• _EXERCISE REQUIREMENTS_
Copy nothing but the lines below running from the line containing "logic [31:0] mRes, mSt;" through the line containing "pcNext = pcInc;", both end lines included.

Stored items:
++++++++++++++++++++

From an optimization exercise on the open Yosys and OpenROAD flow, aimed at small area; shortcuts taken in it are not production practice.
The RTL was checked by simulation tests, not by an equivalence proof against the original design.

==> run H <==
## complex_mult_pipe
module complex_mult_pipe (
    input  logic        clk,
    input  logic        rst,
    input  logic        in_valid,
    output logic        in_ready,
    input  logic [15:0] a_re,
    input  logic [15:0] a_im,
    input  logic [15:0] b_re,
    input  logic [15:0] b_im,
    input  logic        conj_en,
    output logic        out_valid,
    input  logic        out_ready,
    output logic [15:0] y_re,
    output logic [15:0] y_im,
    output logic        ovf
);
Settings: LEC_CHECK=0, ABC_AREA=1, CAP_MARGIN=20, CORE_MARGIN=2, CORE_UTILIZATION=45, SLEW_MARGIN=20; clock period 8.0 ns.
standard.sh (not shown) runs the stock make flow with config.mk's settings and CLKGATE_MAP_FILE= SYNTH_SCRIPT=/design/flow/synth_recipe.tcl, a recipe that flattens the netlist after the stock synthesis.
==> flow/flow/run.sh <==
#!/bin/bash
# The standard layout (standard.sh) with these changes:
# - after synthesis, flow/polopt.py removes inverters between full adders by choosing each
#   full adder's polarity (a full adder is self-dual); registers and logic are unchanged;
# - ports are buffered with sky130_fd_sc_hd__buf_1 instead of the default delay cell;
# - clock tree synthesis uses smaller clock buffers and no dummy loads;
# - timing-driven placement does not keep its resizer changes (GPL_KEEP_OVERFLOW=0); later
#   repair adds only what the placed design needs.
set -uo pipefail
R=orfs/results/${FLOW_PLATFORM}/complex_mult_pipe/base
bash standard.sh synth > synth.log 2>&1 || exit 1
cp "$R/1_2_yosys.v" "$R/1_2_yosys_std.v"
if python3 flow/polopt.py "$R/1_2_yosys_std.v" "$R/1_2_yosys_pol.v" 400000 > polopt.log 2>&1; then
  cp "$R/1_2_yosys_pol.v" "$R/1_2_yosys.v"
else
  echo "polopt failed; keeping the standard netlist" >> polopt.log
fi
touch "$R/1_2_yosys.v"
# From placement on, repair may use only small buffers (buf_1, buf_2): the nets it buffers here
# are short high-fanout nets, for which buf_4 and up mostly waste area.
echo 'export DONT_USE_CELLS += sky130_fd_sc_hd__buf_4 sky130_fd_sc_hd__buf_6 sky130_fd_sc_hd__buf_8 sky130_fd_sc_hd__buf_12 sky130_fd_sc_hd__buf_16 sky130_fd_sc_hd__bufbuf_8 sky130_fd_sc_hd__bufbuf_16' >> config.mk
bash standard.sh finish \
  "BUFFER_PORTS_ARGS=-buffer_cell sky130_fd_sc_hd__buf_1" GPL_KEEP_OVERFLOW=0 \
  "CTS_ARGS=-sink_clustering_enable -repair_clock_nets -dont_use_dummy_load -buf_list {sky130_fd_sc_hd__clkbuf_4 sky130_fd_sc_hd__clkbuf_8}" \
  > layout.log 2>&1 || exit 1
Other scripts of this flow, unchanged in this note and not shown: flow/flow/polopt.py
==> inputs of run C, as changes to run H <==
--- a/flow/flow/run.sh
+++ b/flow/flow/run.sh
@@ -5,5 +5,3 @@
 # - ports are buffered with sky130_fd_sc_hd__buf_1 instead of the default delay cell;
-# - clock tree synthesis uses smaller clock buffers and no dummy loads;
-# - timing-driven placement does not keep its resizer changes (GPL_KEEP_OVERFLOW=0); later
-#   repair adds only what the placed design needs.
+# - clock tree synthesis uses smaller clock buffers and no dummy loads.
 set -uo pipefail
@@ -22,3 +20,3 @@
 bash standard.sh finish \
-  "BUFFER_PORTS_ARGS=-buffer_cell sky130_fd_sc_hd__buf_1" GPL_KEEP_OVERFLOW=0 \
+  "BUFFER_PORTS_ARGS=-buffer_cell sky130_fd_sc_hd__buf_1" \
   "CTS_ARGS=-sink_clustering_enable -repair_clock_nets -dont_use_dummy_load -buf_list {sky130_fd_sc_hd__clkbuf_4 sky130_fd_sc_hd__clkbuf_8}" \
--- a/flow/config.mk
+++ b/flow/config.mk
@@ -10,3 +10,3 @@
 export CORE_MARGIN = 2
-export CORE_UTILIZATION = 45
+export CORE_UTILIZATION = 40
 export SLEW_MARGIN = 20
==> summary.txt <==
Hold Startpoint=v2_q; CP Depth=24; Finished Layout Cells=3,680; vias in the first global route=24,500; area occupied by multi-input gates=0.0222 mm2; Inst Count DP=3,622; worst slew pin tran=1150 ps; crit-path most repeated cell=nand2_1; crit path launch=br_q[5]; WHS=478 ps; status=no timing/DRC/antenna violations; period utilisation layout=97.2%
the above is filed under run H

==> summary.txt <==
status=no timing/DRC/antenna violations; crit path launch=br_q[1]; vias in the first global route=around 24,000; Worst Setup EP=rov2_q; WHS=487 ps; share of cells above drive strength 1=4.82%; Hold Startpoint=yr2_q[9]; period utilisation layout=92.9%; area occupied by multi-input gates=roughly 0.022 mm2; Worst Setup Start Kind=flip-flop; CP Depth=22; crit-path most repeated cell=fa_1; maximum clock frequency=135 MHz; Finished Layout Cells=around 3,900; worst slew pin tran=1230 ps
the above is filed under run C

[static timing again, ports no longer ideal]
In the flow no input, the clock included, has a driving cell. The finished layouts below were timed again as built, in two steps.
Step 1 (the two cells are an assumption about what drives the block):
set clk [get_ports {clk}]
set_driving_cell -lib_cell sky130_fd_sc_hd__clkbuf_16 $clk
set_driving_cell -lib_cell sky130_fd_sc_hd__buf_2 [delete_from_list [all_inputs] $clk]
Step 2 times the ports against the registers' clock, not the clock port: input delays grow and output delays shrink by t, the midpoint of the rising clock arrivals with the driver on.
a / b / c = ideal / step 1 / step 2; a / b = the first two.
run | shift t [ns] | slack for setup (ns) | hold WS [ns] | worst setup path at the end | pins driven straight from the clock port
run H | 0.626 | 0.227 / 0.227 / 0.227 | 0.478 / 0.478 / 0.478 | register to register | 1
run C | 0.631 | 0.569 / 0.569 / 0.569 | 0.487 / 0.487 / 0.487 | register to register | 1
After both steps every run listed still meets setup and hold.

++++++++++++++++++++

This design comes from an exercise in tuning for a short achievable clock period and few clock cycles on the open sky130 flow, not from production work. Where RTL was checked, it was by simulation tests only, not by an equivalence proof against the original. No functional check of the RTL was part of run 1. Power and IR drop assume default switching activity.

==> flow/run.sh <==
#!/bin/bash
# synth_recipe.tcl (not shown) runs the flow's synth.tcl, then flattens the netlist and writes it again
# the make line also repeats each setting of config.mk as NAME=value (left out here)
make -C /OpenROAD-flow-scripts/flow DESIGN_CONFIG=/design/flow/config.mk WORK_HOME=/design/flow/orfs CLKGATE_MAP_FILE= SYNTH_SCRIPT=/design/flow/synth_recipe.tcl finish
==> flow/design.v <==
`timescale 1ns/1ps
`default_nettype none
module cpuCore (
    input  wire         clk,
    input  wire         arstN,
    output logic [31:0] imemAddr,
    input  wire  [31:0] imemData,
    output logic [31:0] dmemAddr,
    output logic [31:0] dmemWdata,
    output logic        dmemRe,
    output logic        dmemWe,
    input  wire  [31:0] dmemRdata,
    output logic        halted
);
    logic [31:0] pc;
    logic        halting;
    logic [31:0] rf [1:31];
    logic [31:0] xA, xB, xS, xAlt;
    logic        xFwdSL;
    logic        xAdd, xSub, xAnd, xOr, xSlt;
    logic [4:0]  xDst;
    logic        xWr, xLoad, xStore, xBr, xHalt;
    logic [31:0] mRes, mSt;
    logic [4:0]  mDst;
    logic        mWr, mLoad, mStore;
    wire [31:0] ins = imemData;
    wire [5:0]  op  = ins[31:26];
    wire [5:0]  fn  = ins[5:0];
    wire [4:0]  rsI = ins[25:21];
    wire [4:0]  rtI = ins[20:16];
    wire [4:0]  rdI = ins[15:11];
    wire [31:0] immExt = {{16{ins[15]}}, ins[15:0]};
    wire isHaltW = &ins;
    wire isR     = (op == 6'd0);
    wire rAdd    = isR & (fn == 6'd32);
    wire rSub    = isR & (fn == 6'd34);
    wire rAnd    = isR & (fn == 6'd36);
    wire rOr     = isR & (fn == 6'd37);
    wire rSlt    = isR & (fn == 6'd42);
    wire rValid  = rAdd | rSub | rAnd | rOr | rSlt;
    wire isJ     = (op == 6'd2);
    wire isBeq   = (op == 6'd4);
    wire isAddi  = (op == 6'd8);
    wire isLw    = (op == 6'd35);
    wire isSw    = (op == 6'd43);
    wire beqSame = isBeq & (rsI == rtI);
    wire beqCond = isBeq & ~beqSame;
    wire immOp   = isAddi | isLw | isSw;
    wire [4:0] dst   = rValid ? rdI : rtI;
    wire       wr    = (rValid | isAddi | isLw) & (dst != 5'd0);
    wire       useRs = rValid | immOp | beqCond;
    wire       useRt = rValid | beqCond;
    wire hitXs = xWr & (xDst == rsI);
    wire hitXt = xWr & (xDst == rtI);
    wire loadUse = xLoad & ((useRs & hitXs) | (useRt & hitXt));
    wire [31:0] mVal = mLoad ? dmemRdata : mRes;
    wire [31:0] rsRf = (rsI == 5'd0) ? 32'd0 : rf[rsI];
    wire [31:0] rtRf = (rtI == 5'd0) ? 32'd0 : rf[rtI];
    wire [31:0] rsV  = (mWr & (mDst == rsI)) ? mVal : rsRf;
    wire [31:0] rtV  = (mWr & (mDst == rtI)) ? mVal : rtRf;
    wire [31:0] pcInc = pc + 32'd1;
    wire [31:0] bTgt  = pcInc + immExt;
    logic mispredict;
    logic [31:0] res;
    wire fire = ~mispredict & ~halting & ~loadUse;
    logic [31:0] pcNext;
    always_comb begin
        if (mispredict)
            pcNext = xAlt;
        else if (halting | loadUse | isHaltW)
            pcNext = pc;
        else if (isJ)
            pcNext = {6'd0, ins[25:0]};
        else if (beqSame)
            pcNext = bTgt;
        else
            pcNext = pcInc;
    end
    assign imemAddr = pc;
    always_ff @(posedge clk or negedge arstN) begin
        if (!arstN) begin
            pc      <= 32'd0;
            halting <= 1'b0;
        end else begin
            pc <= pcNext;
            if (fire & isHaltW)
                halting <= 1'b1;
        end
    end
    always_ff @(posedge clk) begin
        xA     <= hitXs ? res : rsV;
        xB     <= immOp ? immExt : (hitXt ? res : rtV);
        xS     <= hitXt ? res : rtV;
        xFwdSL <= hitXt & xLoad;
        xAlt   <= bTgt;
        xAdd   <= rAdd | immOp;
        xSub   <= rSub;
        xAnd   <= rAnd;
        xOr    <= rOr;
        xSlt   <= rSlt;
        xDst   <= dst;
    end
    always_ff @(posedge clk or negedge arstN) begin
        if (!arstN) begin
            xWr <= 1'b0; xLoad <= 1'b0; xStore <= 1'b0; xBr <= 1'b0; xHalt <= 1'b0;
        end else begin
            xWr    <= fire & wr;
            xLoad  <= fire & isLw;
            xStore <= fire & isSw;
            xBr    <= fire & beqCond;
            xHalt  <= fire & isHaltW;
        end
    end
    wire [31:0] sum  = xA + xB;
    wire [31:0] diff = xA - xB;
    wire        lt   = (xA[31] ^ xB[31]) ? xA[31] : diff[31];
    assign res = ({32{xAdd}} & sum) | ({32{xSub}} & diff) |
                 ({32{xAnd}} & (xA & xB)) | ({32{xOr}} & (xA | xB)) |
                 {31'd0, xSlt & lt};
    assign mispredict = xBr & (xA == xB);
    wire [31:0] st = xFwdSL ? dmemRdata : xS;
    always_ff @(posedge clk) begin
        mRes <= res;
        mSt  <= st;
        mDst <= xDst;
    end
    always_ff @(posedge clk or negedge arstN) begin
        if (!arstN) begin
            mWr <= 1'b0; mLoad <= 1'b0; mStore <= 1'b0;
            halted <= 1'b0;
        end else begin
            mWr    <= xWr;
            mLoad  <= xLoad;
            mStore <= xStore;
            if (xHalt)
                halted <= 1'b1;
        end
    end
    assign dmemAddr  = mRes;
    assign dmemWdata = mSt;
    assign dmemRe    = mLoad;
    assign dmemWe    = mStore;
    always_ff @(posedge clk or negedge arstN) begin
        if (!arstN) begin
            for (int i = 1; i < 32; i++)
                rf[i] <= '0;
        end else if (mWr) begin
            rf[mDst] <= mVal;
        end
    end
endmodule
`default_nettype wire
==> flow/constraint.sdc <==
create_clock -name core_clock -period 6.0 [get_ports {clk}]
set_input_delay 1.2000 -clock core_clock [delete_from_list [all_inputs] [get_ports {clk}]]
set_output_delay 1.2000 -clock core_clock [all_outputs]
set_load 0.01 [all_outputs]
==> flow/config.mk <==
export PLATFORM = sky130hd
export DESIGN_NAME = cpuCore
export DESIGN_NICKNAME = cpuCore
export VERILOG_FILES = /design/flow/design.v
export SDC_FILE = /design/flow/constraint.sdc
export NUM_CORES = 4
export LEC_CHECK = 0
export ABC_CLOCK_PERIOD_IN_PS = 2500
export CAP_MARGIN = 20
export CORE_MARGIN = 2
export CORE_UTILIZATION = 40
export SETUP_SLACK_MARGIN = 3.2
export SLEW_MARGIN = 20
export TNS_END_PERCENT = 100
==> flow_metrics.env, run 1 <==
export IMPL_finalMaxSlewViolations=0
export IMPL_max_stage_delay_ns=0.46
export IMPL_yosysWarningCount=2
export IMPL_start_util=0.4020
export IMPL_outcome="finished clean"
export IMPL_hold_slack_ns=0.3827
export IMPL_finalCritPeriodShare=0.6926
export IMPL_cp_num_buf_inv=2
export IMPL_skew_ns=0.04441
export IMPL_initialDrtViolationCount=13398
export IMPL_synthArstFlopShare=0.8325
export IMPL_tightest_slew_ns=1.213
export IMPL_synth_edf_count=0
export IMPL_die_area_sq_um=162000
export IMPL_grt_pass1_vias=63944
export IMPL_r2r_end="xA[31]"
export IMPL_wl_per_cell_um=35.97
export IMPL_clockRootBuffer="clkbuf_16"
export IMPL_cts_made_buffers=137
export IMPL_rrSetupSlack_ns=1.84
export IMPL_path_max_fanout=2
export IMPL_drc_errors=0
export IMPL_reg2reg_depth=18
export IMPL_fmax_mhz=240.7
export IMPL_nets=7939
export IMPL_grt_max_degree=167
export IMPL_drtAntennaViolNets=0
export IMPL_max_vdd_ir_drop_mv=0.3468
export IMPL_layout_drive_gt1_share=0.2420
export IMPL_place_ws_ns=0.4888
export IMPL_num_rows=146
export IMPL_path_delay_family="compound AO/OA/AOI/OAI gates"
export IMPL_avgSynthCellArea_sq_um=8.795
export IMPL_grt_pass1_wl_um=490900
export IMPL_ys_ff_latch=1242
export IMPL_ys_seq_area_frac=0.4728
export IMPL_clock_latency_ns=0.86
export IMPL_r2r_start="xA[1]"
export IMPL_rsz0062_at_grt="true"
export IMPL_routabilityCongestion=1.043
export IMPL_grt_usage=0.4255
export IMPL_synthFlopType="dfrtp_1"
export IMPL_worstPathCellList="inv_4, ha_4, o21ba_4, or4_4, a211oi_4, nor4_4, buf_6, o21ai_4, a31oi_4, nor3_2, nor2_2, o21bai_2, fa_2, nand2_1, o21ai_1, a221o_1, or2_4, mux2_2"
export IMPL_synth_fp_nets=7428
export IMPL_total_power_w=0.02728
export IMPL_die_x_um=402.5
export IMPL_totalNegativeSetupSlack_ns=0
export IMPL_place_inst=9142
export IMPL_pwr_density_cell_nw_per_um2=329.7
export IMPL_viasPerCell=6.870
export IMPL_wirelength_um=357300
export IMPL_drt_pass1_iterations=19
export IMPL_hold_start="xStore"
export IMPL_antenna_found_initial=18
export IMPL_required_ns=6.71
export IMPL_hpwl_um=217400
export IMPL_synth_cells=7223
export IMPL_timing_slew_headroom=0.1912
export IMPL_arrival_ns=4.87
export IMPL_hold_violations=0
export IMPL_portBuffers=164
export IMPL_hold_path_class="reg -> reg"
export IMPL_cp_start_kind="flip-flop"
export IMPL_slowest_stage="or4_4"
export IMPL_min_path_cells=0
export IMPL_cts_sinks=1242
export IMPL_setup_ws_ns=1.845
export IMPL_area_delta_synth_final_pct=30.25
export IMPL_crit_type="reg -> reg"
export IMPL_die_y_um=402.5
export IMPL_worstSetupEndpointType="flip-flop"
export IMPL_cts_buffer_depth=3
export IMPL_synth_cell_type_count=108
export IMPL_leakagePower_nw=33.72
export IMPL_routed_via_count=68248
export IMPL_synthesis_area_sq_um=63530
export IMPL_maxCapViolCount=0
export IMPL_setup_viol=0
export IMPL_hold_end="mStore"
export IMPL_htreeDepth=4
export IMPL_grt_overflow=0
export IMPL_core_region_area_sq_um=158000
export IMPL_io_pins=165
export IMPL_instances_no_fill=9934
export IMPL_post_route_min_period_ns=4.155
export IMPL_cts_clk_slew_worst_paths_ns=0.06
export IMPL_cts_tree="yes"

++++++++++++++++++++

• _WRITTEN ANSWER_
    logic [31:0] mRes, mSt;
    logic [4:0]  mDst;
    logic        mWr, mLoad, mStore;
    wire [31:0] ins = imemData;
    wire [5:0]  op  = ins[31:26];
    wire [5:0]  fn  = ins[5:0];
    wire [4:0]  rsI = ins[25:21];
    wire [4:0]  rtI = ins[20:16];
    wire [4:0]  rdI = ins[15:11];
    wire [31:0] immExt = {{16{ins[15]}}, ins[15:0]};
    wire isHaltW = &ins;
    wire isR     = (op == 6'd0);
    wire rAdd    = isR & (fn == 6'd32);
    wire rSub    = isR & (fn == 6'd34);
    wire rAnd    = isR & (fn == 6'd36);
    wire rOr     = isR & (fn == 6'd37);
    wire rSlt    = isR & (fn == 6'd42);
    wire rValid  = rAdd | rSub | rAnd | rOr | rSlt;
    wire isJ     = (op == 6'd2);
    wire isBeq   = (op == 6'd4);
    wire isAddi  = (op == 6'd8);
    wire isLw    = (op == 6'd35);
    wire isSw    = (op == 6'd43);
    wire beqSame = isBeq & (rsI == rtI);
    wire beqCond = isBeq & ~beqSame;
    wire immOp   = isAddi | isLw | isSw;
    wire [4:0] dst   = rValid ? rdI : rtI;
    wire       wr    = (rValid | isAddi | isLw) & (dst != 5'd0);
    wire       useRs = rValid | immOp | beqCond;
    wire       useRt = rValid | beqCond;
    wire hitXs = xWr & (xDst == rsI);
    wire hitXt = xWr & (xDst == rtI);
    wire loadUse = xLoad & ((useRs & hitXs) | (useRt & hitXt));
    wire [31:0] mVal = mLoad ? dmemRdata : mRes;
    wire [31:0] rsRf = (rsI == 5'd0) ? 32'd0 : rf[rsI];
    wire [31:0] rtRf = (rtI == 5'd0) ? 32'd0 : rf[rtI];
    wire [31:0] rsV  = (mWr & (mDst == rsI)) ? mVal : rsRf;
    wire [31:0] rtV  = (mWr & (mDst == rtI)) ? mVal : rtRf;
    wire [31:0] pcInc = pc + 32'd1;
    wire [31:0] bTgt  = pcInc + immExt;
    logic mispredict;
    logic [31:0] res;
    wire fire = ~mispredict & ~halting & ~loadUse;
    logic [31:0] pcNext;
    always_comb begin
        if (mispredict)
            pcNext = xAlt;
        else if (halting | loadUse | isHaltW)
            pcNext = pc;
        else if (isJ)
            pcNext = {6'd0, ins[25:0]};
        else if (beqSame)
            pcNext = bTgt;
        else
            pcNext = pcInc;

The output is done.